PURPOSE OF REVIEW:
Therapy-related myelodysplastic syndromes and acute myelogenous leukemia (t-MDS/AML) comprise an increasingly common, poor-risk disease cohort without standard treatment options. This review describes available treatments and recent advances that may influence the clinical management of t-MDS/AML.
Multiple retrospective studies have identified poor-risk cytogenetics, chemotherapy resistance, comorbidities from prior cancer and therapy, and persistence of the primary malignancy as factors that contribute to poor clinical outcomes of t-MDS/AML. Recent analyses show that t-MDS/AML can respond to standard therapy, but responses are less durable. In most cases, cure is made more likely with allogeneic stem cell transplantation.
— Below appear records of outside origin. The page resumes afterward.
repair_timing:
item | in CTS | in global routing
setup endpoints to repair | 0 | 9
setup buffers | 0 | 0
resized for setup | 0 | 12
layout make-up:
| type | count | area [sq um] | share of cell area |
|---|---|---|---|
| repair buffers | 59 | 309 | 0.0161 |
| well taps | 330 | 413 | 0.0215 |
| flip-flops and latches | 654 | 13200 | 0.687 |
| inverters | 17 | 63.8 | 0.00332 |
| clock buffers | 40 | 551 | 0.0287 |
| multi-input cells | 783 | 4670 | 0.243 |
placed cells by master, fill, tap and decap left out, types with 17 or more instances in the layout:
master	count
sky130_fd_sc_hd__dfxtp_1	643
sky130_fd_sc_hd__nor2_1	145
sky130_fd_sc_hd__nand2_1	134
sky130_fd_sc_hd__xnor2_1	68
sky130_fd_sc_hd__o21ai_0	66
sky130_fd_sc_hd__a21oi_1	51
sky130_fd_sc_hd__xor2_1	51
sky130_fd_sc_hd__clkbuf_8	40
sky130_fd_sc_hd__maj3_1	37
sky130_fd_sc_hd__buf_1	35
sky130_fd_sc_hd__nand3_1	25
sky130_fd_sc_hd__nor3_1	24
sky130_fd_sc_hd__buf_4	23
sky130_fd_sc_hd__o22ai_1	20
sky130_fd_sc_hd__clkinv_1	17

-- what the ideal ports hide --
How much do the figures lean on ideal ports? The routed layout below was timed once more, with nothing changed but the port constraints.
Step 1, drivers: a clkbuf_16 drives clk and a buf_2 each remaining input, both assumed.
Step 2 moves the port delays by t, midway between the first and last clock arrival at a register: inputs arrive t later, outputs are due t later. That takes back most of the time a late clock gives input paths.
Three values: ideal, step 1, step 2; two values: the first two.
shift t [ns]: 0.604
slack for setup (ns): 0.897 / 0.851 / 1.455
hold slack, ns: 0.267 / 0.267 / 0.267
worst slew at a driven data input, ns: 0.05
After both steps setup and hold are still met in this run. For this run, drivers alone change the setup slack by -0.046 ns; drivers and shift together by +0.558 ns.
What follows belongs to an exercise in optimizing a design on an open flow for small area and a short achievable clock period; a production flow would make more cautious choices.
RTL that was checked went through simulation tests only; none was proved equivalent to the original.
Power and IR drop assume default switching activity.

Design row_ecc, start of the top module:
module row_ecc (
    input  wire        clk,
    input  wire        in_valid,
    input  wire [71:0] word,        
    input  wire        eraen,       
    input  wire [6:0]  ecol,        
    input  wire        wr,          
    input  wire [63:0] wdata,       
    input  wire [63:0] wmask,       
    output reg         out_valid,
    output reg  [71:0] rword,       
    output wire        ue,          
    output wire        upset,       
    output wire [1:0]  ncorr,       
    output wire [6:0]  ccol,        
    output reg         ecbad,       
    output wire [71:0] wword        
);
For scale: ~1300 cells after synthesis, about 160 flip-flops, ~370 I/O pins, about 12000 um2 of cells after synthesis.
Settings: LEC_CHECK=0, CAP_MARGIN=20, CORE_MARGIN=2, CORE_UTILIZATION=30, SLEW_MARGIN=20, TNS_END_PERCENT=0; clock period 14.0 ns.
standard.sh (not shown) runs the stock make flow with config.mk's settings and CLKGATE_MAP_FILE= SYNTH_SCRIPT=/design/flow/synth_recipe.tcl, a recipe that flattens the netlist after the stock synthesis.
==> flow/flow/run.sh <==
#!/bin/bash
set -o pipefail
export BUFFER_PORTS_ARGS="-buffer_cell sky130_fd_sc_hd__buf_1"
export SETUP_SLACK_MARGIN=7.5
bash standard.sh > standard.log 2>&1
==> next run, changes <==
==> flow/flow/run.sh (replaced) <==
#!/bin/bash
set -o pipefail
export BUFFER_PORTS_ARGS="-buffer_cell sky130_fd_sc_hd__buf_1"
export SETUP_SLACK_MARGIN=6.5
bash standard.sh > standard.log 2>&1
Effect:
- sequential share of layout area increases by 1.8 points
- synthesized area stays the same
- worst setup slack is worse by 0.36 ns
- power decreases by 14%
- die area does not change
- wire length decreases by 2.8%
- first-iteration DRC count increases by 1.9%
- final cell count decreases by 2.5%
- via count decreases by 2.0%
- worst hold slack is worse by 0.0098 ns
- count of clock-buffer cells in the layout increases by 2
==> next run, changes <==
==> flow/flow/run.sh (replaced) <==
#!/bin/bash
set -o pipefail
export BUFFER_PORTS_ARGS="-buffer_cell sky130_fd_sc_hd__buf_1"
export SETUP_SLACK_MARGIN=9
bash standard.sh > standard.log 2>&1
GPL_TIMING_DRIVEN = 1   (was not set)
Outcome: The changed run finished with timing, DRC and antenna clean. Synthesized area does not change. First-iteration DRC count is lower by 1.9%. Synthesized cell count does not change. Wire length is higher by 2.9%. Die area is unchanged. Maximum frequency is higher by 5.1%. Hold slack improved by 0.0098 ns. Core utilization is higher by 3.8 points.
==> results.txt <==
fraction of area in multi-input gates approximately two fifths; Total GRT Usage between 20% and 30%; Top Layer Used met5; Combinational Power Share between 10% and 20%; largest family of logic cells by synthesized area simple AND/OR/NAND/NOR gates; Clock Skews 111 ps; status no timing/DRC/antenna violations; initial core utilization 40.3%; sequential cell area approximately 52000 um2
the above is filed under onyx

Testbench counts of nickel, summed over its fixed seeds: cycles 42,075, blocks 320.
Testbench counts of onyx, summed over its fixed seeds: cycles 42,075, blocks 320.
This is an optimization exercise on Yosys and OpenROAD, whose aim is small area and a short achievable clock period, not a production implementation.
In this exercise RTL edits were held to simulation tests only and were not proved equivalent to the original.
Power and IR drop assume default switching activity.

==> flow/design.v, too long to show whole: its modules and the start of the top module <==
// module red_ew_alu: 964 lines
module red_ew_alu (
    input  wire        clk,
    input  wire        rst,        
    input  wire        in_valid,
    input  wire [7:0]  op,
    input  wire [23:0] p0,
    input  wire [23:0] p1,
    input  wire [23:0] p2,
    input  wire [23:0] a,
    input  wire        a_ok,
    input  wire [23:0] b,
    input  wire        b_ok,
    input  wire [23:0] c,
    input  wire        c_ok,
    output reg         out_valid,
    output reg  [23:0] y,
    output reg         y_ok,
    output reg         nsat
);
  // ...
==> flow/flow/run.sh <==
#!/bin/bash
set -euo pipefail
DU=$(make -s -C "$FLOW_HOME" DESIGN_CONFIG="$PWD/config.mk" print-DONT_USE_CELLS 2>make_print.log | sed -n 's/^DONT_USE_CELLS: //p')
case "$DU" in
  *sky130_fd_sc_hd__probe_p_8*) ;;
  *) echo "could not read the platform's DONT_USE_CELLS" >&2; exit 1 ;;
esac
DU="$DU sky130_fd_sc_hd__clkdlybuf4s15_1 sky130_fd_sc_hd__clkdlybuf4s15_2 sky130_fd_sc_hd__clkdlybuf4s18_1 sky130_fd_sc_hd__clkdlybuf4s18_2 sky130_fd_sc_hd__clkdlybuf4s25_1 sky130_fd_sc_hd__clkdlybuf4s25_2 sky130_fd_sc_hd__clkdlybuf4s50_1 sky130_fd_sc_hd__clkdlybuf4s50_2"
echo "DONT_USE_CELLS=$DU" > dont_use.txt
bash standard.sh SETUP_SLACK_MARGIN=9.5 "DONT_USE_CELLS=$DU" finish > standard.log 2>&1
==> flow/standard.sh <==
#!/bin/bash
# synth_recipe.tcl (not shown) runs the flow's synth.tcl, then flattens the netlist and writes it again
# the make line also repeats each setting of config.mk as NAME=value (left out here)
make -C /OpenROAD-flow-scripts/flow DESIGN_CONFIG=/design/flow/config.mk WORK_HOME=/design/flow/orfs CLKGATE_MAP_FILE= SYNTH_SCRIPT=/design/flow/synth_recipe.tcl "${@:-finish}"
==> flow/config.mk <==
export PLATFORM = sky130hd
export DESIGN_NAME = red_ew_alu
export DESIGN_NICKNAME = red_ew_alu
export VERILOG_FILES = /design/flow/design.v
export SDC_FILE = /design/flow/constraint.sdc
export NUM_CORES = 4
export LEC_CHECK = 0
export ABC_AREA = 1
export CAP_MARGIN = 20
export CORE_MARGIN = 2
export CORE_UTILIZATION = 40
export CTS_CLUSTER_DIAMETER = 80
export CTS_CLUSTER_SIZE = 20
export SLEW_MARGIN = 20
==> flow/constraint.sdc <==
create_clock -name core_clock -period 13.0 [get_ports {clk}]
set_input_delay 2.6000 -clock core_clock [delete_from_list [all_inputs] [get_ports {clk}]]
set_output_delay 2.6000 -clock core_clock [all_outputs]
set_load 0.01 [all_outputs]
From an optimization exercise on the open Yosys and OpenROAD flow, aimed at small area, a short achievable clock period and few clock cycles per item; shortcuts taken in it are not production practice. For this run, only the layout was checked, not whether the RTL still works. Power and IR drop assume default switching activity.

==> design/flow/design.v <==
module cc_group_enc (
    input  wire        clk,
    input  wire        rst,
    input  wire        in_valid,
    output wire        in_ready,
    input  wire [15:0] in_res,
    input  wire        in_last,
    output wire        out_valid,
    input  wire        out_ready,
    output reg  [31:0] out_data,
    output reg  [5:0]  out_len,
    output reg         out_last
);
    localparam integer NS = 19;    
    localparam integer GQ = 3;     
    reg        rdy_q;
    reg        iv;
    reg [15:0] ires;
    reg        ilast;
    assign in_ready = rdy_q;
    always @(posedge clk) begin
        ires  <= in_res;
        ilast <= in_last;
        iv    <= in_valid & rdy_q & ~rst;
    end
    wire [15:0] u = ires[15] ? ~{ires[14:0], 1'b0} : {ires[14:0], 1'b0};
    reg [15:0] ring [0:NS-1];
    reg [4:0]  wr;
    reg [4:0]  rd;
    reg [4:0]  occ;            
    reg [9:0]  cost [0:14];
    reg [4:0]  gn;             
    reg        gfirst;         
    reg        fin;            
    wire [18:0] sor;
    genvar gj;
    generate
        for (gj = 0; gj < 19; gj = gj + 1) begin : g_sor
            if (gj > 15) assign sor[gj] = 1'b0;
            else         assign sor[gj] = |u[15:gj];
        end
    endgenerate
    wire [19:0] uext = {4'd0, u};
    reg  [5:0]  len_k [0:14];
    integer k;
    always @(*) begin
        for (k = 0; k < 15; k = k + 1) begin
            if (sor[k + 4])
                len_k[k] = 6'd32;
            else
                len_k[k] = {2'd0, uext[k +: 4]} + k + 1;
        end
    end
    always @(posedge clk) begin
        if (rst) begin
            gfirst <= 1'b1;
            fin    <= 1'b0;
        end else begin
            fin <= iv & ilast;
            if (iv) gfirst <= ilast;
        end
        for (k = 0; k < 15; k = k + 1)
            cost[k] <= (gfirst ? 10'd0 : cost[k]) + (iv ? {4'd0, len_k[k]} : 10'd0);
        gn <= (gfirst ? 5'd0 : gn) + {4'd0, iv};
        if (iv) ring[wr] <= u;
    end
    wire [9:0] c15 = {1'b0, gn, 4'd0};
    reg  [9:0] lv1c [0:7];
    reg  [3:0] lv1k [0:7];
    reg  [9:0] lv2c [0:3];
    reg  [3:0] lv2k [0:3];
    reg  [9:0] lv3c [0:1];
    reg  [3:0] lv3k [0:1];
    reg  [3:0] kbest;
    reg  [9:0] ca, cb;
    integer m;
    always @(*) begin
        for (m = 0; m < 8; m = m + 1) begin
            ca = cost[2*m];
            cb = (m == 7) ? c15 : cost[2*m+1];
            if (cb < ca) begin lv1c[m] = cb; lv1k[m] = 2*m+1; end
            else         begin lv1c[m] = ca; lv1k[m] = 2*m;   end
        end
        for (m = 0; m < 4; m = m + 1) begin
            if (lv1c[2*m+1] < lv1c[2*m]) begin lv2c[m] = lv1c[2*m+1]; lv2k[m] = lv1k[2*m+1]; end
            else                         begin lv2c[m] = lv1c[2*m];   lv2k[m] = lv1k[2*m];   end
        end
        for (m = 0; m < 2; m = m + 1) begin
            if (lv2c[2*m+1] < lv2c[2*m]) begin lv3c[m] = lv2c[2*m+1]; lv3k[m] = lv2k[2*m+1]; end
            else                         begin lv3c[m] = lv2c[2*m];   lv3k[m] = lv2k[2*m];   end
        end
        kbest = (lv3c[1] < lv3c[0]) ? lv3k[1] : lv3k[0];
    end
    reg [3:0] qk [0:GQ-1];
    reg [3:0] qn [0:GQ-1];
    reg [1:0] qh, qt;
    reg [1:0] gq;              
    reg        ov;
    reg [3:0]  idx;            
    reg        hdone;          
    assign out_valid = ov;
    wire [15:0] hu = ring[rd];
    wire [3:0]  hk = qk[qh];
    wire [3:0]  hn = qn[qh];
    wire        first = (idx == 4'd0) & ~hdone;
    wire [19:0] hx  = {4'd0, hu} >> hk;
    wire [3:0]  q   = hx[3:0];
    wire        k15 = (hk == 4'd15);
    wire        esc = ~k15 & (|hx[19:4]);
    wire [4:0]  cQ = k15 ? 5'd0 : esc ? 5'd16 : {1'b0, q};
    wire        cz = ~k15 & ~esc;
    wire [4:0]  cW = (k15 | esc) ? 5'd16 : {1'b0, hk};
    wire [5:0]  clen = {1'b0, cQ} + {5'd0, cz} + {1'b0, cW};
    wire        honly = first & (clen > 6'd28);    
    wire        hin   = first & ~honly;            
    wire [5:0]  pQ = honly ? 6'd0 : {1'b0, cQ};
    wire        pz = honly ? 1'b0 : cz;
    wire [5:0]  pW = honly ? 6'd0 : {1'b0, cW};
    wire [5:0]  pP = first ? 6'd4 : 6'd0;
    wire [5:0]  blen = pP + pQ + {5'd0, pz} + pW;
    wire [5:0]  bB = 6'd32 - pP;                   
    wire [5:0]  bC = bB - pQ;                      
    wire [5:0]  bA = bC - {5'd0, pz};              
    wire [4:0]  sh = bA[4:0] - pW[4:0];            
    wire [31:0] ush = {16'd0, hu} << sh;
    reg  [31:0] beat;
    integer b;
    always @(*) begin
        for (b = 0; b < 32; b = b + 1) begin
            if (b >= bB)      beat[b] = hk[b - 28];
            else if (b >= bC) beat[b] = 1'b1;
            else if (b >= bA) beat[b] = 1'b0;
            else              beat[b] = ush[b];
        end
    end
    wire adv  = ~ov | out_ready;
    wire emit = adv & (gq != 2'd0);
    wire take = emit & ~honly;                     
    wire glast = take & (idx == hn);
    always @(posedge clk) begin
        if (emit) begin
            out_data <= beat;
            out_len  <= blen;
            out_last <= glast;
        end
    end
    wire [4:0] wr1 = (wr == NS - 1) ? 5'd0 : wr + 5'd1;
    wire [4:0] rd1 = (rd == NS - 1) ? 5'd0 : rd + 5'd1;
    wire [1:0] qt1 = (qt == GQ - 1) ? 2'd0 : qt + 2'd1;
    wire [1:0] qh1 = (qh == GQ - 1) ? 2'd0 : qh + 2'd1;
    wire [5:0] tot  = {1'b0, occ} + {5'd0, iv} + {5'd0, rdy_q};
    wire       s_nf = (tot + 6'd1 <= NS);           
    wire       s_f  = (tot <= NS);                  
    wire [2:0] gc   = {1'b0, gq} + {2'd0, fin} + {2'd0, iv & ilast};
    wire       g_a  = (gc + 3'd1 <= GQ);
    wire       g_b  = (gc + 3'd2 <= GQ);
    wire       tl   = in_valid & rdy_q & in_last;
    wire       rdy_n = (take ? s_f : s_nf) & (tl ? g_b : g_a);
    always @(posedge clk) begin
        if (rst) begin
            rdy_q <= 1'b0;
            wr    <= 5'd0;
            rd    <= 5'd0;
            occ   <= 5'd0;
            qh    <= 2'd0;
            qt    <= 2'd0;
            gq    <= 2'd0;
            ov    <= 1'b0;
            idx   <= 4'd0;
            hdone <= 1'b0;
        end else begin
            rdy_q <= rdy_n;
            if (iv) wr <= wr1;
            if (take) rd <= rd1;
            occ <= occ + {4'd0, iv} - {4'd0, take};
            if (fin) begin
                qk[qt] <= kbest;
                qn[qt] <= gn[3:0] - 4'd1;
                qt     <= qt1;
            end
            if (glast) qh <= qh1;
            gq <= gq + {1'b0, fin} - {1'b0, glast};
            if (adv) ov <= emit;
            if (emit) begin
                if (honly) hdone <= 1'b1;
                if (take) begin
                    if (glast) begin
                        idx   <= 4'd0;
                        hdone <= 1'b0;
                    end else begin
                        idx   <= idx + 4'd1;
                        hdone <= 1'b0;
                    end
                end
            end
        end
    end
endmodule
From an optimization exercise on the open Yosys and OpenROAD flow, aimed at small area, a short achievable clock period and few clock cycles; shortcuts taken in it are not production practice.
At most, simulation tests tie the RTL to the original design; equivalence was not proved.
No activity file was given, so power comes from the tool's default toggle rates.

==> flow/design.v <==
module pvc_encoder (
    input  wire        clk,
    input  wire        rst,
    input  wire        in_valid,
    output reg         in_ready,
    input  wire [19:0] in_x,
    input  wire [19:0] in_last,
    input  wire [19:0] in_desc,
    input  wire        in_force,
    input  wire        in_eob,
    output reg         r_valid,
    output reg  [19:0] r_value,
    output reg         w_valid,
    input  wire        w_ready,
    output wire [19:0] w_data,
    output reg         w_last,
    output reg  [13:0] w_bits
);
    localparam integer T = 43;           
    localparam integer N = T + 24;       
    integer i;
    reg        v0, f0, e0;
    reg [19:0] x0, l0, d0;
    reg [20:0] sx0;                       
    reg        v1, e1;
    reg [20:0] g1;                        
    reg [4:0]  s1;                        
    reg [4:0]  w1;                        
    reg [N-1:0] buffer;
    reg [6:0]   cnt;                      
    reg [2:0]   lastpos;                  
    reg         ok;                       
    reg [13:0]  bacc;                     
    reg         en0;                      
    wire en1 = !v1 || ok;                 
    wire ins = v1 && ok;
    always @(posedge clk) begin
        if (en0) begin
            x0 <= in_x;
            l0 <= in_last;
            d0 <= in_desc;
            f0 <= in_force;
            e0 <= in_eob;
            sx0 <= {in_desc[16] & in_x[19], in_x} - {in_desc[16] & in_last[19], in_last};
        end
    end
    wire [2:0]  mode  = d0[19:17];
    wire        sg    = d0[16];
    wire [3:0]  q     = d0[15:12];
    wire [11:0] dband = d0[11:0];
    wire m_ex = (mode == 3'd0);
    wire m_dl = (mode == 3'd1);
    wire m_bd = (mode == 3'd2);
    wire m_db = (mode == 3'd3);
    wire m_bb = !(m_ex | m_dl | m_bd | m_db);
    wire [11:0] qmask = ~(12'hfff << q);
    wire [11:0] half  = qmask & ~{1'b0, qmask[11:1]};
    reg [15:0] rbv, lsbv, stkv, all1v;
    always @* begin
        for (i = 0; i < 16; i = i + 1) begin
            rbv[i]   = (i >= 1 && i <= 12) ? x0[(i >= 1) ? i - 1 : 0] : 1'b0;
            lsbv[i]  = (i <= 12) ? x0[i] : 1'b0;
            stkv[i]  = (i >= 2 && i <= 12) ? |(x0[11:0] & ((12'd1 << ((i >= 1) ? i - 1 : 0)) - 12'd1)) : 1'b0;
            all1v[i] = (i <= 12) ? &(x0[18:0] | ((19'd1 << i) - 19'd1)) : 1'b0;
        end
    end
    wire [19:0] xo   = x0 | {8'd0, qmask};
    wire        rb   = rbv[q];
    wire        lsb  = lsbv[q];
    wire        stk  = stkv[q];
    wire        up   = rb & (stk | lsb);
    wire        clampblk = all1v[q] & (sg ? ~x0[19] : x0[19]);
    wire        up2  = up & ~clampblk;
    wire [19:0] inc  = xo + 20'd1;
    wire [19:0] vp   = up2 ? inc : (x0 & ~{8'd0, qmask});
    wire [11:0] xnl  = ~x0[11:0];
    wire [21:0] svu  = {sx0, 1'b1} + {9'd0, qmask & xnl, 1'b1};
    wire [21:0] svd  = {sx0, 1'b1} + {9'h1ff, xnl | ~qmask, 1'b1};
    wire [20:0] sv   = up2 ? svu[21:1] : svd[21:1];
    wire [20:0] s    = m_bb ? sv : sx0;
    wire [19:0] dlt  = sx0[19:0];
    wire        sneg   = s[20];
    wire        gt_pos = (s[11:0] > dband);
    wire        ge_neg = (~s[11:0] >= dband);
    wire        p_pos  = (|s[19:12]) | gt_pos;
    wire        p_neg  = ~(&s[19:12]) | ge_neg;
    wire        pass   = f0 | (sneg ? p_neg : p_pos);
    wire [19:0] dmag = dlt ^ {20{dlt[19]}};
    reg  [4:0]  n;
    always @* begin
        n = 5'd1;
        for (i = 0; i < 19; i = i + 1)
            if (dmag[i]) n = i[4:0] + 5'd2;
    end
    wire        dsmall = (dmag[18:14] == 5'd0);
    reg  [14:0] dmask;
    always @* begin
        dmask[0] = 1'b1;
        for (i = 1; i < 15; i = i + 1)
            dmask[i] = |(dmag[13:0] >> (i - 1));
    end
    reg [20:0] g;
    reg [4:0]  sa;
    reg [4:0]  w;
    always @* begin
        g = {1'b0, x0}; sa = 5'd12; w = 5'd20;
        if (m_dl) begin
            if (dsmall) begin
                g = {1'b0, dlt & {5'd0, dmask}, n[3:0]};
                w = n + 5'd4;
            end else begin
                sa = 5'd16;                   
                w = 5'd24;
            end
        end else if (m_bd) begin
            g = {1'b0, vp}; sa = 5'd12 - {1'b0, q}; w = 5'd20 - {1'b0, q};
        end else if (m_db) begin
            g = pass ? {x0, 1'b1} : 21'd0;
            w = pass ? 5'd21 : 5'd1;
        end else if (m_bb) begin
            g = pass ? {1'b0, vp | {8'd0, half}} : 21'd0;
            sa = 5'd13 - {1'b0, q};
            w = pass ? (5'd21 - {1'b0, q}) : 5'd1;
        end
    end
    wire [19:0] r = ((m_db | m_bb) & !pass) ? l0 : ((m_bd | m_bb) ? vp : x0);
    always @(posedge clk) begin
        r_value <= r;
        if (en1) begin
            g1 <= g;
            s1 <= sa;
            w1 <= w;
            e1 <= e0;
        end
    end
    wire [6:0]    sh    = cnt + {2'd0, s1};
    wire [20:0]   g1g   = g1 & {21{ins}};
    wire [N+32:0] big   = {{N{1'b0}}, g1g, 12'd0} << sh;
    wire [N-1:0]  insv  = big[N+23:24];
    wire          emit  = w_valid && w_ready;
    wire [N-1:0]  b1    = buffer | insv;
    wire [N-1:0]  bnext = emit ? {20'd0, b1[N-1:20]} : b1;
    wire [6:0]    csum  = cnt + {2'd0, w1};
    wire [2:0]    cw    = (csum > 7'd60) ? 3'd4 : (csum > 7'd40) ? 3'd3 :
                          (csum > 7'd20) ? 3'd2 : 3'd1;
    wire [6:0]    cround = (csum > 7'd60) ? 7'd80 : (csum > 7'd40) ? 7'd60 :
                           (csum > 7'd20) ? 7'd40 : 7'd20;
    wire          eins  = ins && e1;
    wire [6:0]    c1    = ins ? (e1 ? cround : csum) : cnt;
    wire [2:0]    lp1   = eins ? cw : lastpos;
    wire [6:0]    cnext = emit ? c1 - 7'd20 : c1;
    wire [2:0]    lpnext = (emit && lp1 != 3'd0) ? lp1 - 3'd1 : lp1;
    wire          v1next = en1 ? v0 : v1;
    wire          e1next = en1 ? e0 : e1;
    wire [6:0]    c1e   = c1 - 7'd20;
    wire [2:0]    lp1e  = (lp1 != 3'd0) ? lp1 - 3'd1 : 3'd0;
    wire          ok_n  = (c1 <= T) && !(e1next && (lp1 != 3'd0));
    wire          ok_e  = (c1e <= T) && !(e1next && (lp1e != 3'd0));
    wire          oknext = emit ? ok_e : ok_n;
    wire          v0next = in_ready ? in_valid : v0;
    assign w_data = buffer[19:0];
    wire [13:0]   bsum  = bacc + {9'd0, w1};
    always @(posedge clk) begin
        if (eins)
            w_bits <= bsum;
    end
    always @(posedge clk) begin
        if (rst) begin
            v0       <= 1'b0;
            v1       <= 1'b0;
            in_ready <= 1'b0;
            en0      <= 1'b1;
            ok       <= 1'b1;
            buffer   <= {N{1'b0}};
            cnt      <= 7'd0;
            lastpos  <= 3'd0;
            w_valid  <= 1'b0;
            w_last   <= 1'b0;
            bacc     <= 14'd0;
            r_valid  <= 1'b0;
        end else begin
            v0       <= v0next;
            v1       <= v1next;
            ok       <= oknext;
            in_ready <= !v0next || !v1next || oknext;
            en0      <= !(v0next && v1next && !oknext);
            r_valid  <= v0 && en1;
            buffer   <= bnext;
            cnt      <= cnext;
            lastpos  <= lpnext;
            w_valid  <= emit ? (c1e >= 7'd20) : (c1 >= 7'd20);
            w_last   <= emit ? (lp1e == 3'd1) : (lp1 == 3'd1);
            if (ins)
                bacc <= e1 ? 14'd0 : bsum;
        end
    end
endmodule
These findings suggest that improved survival may result from earlier, low-intensity nontransplant therapy, and aggressive pursuit of reduced-intensity transplant approaches in eligible individuals coupled with posttransplant relapse prevention strategies. Molecular characterization of t-MDS/AML may aid future clinical management decisions and identify targets for therapy.
Data emerging from recent t-MDS/AML studies are shedding light on factors that contribute to disease biology and poor clinical outcomes. These findings can be used to develop strategies to improve the treatment and survival of patients with t-MDS/AML.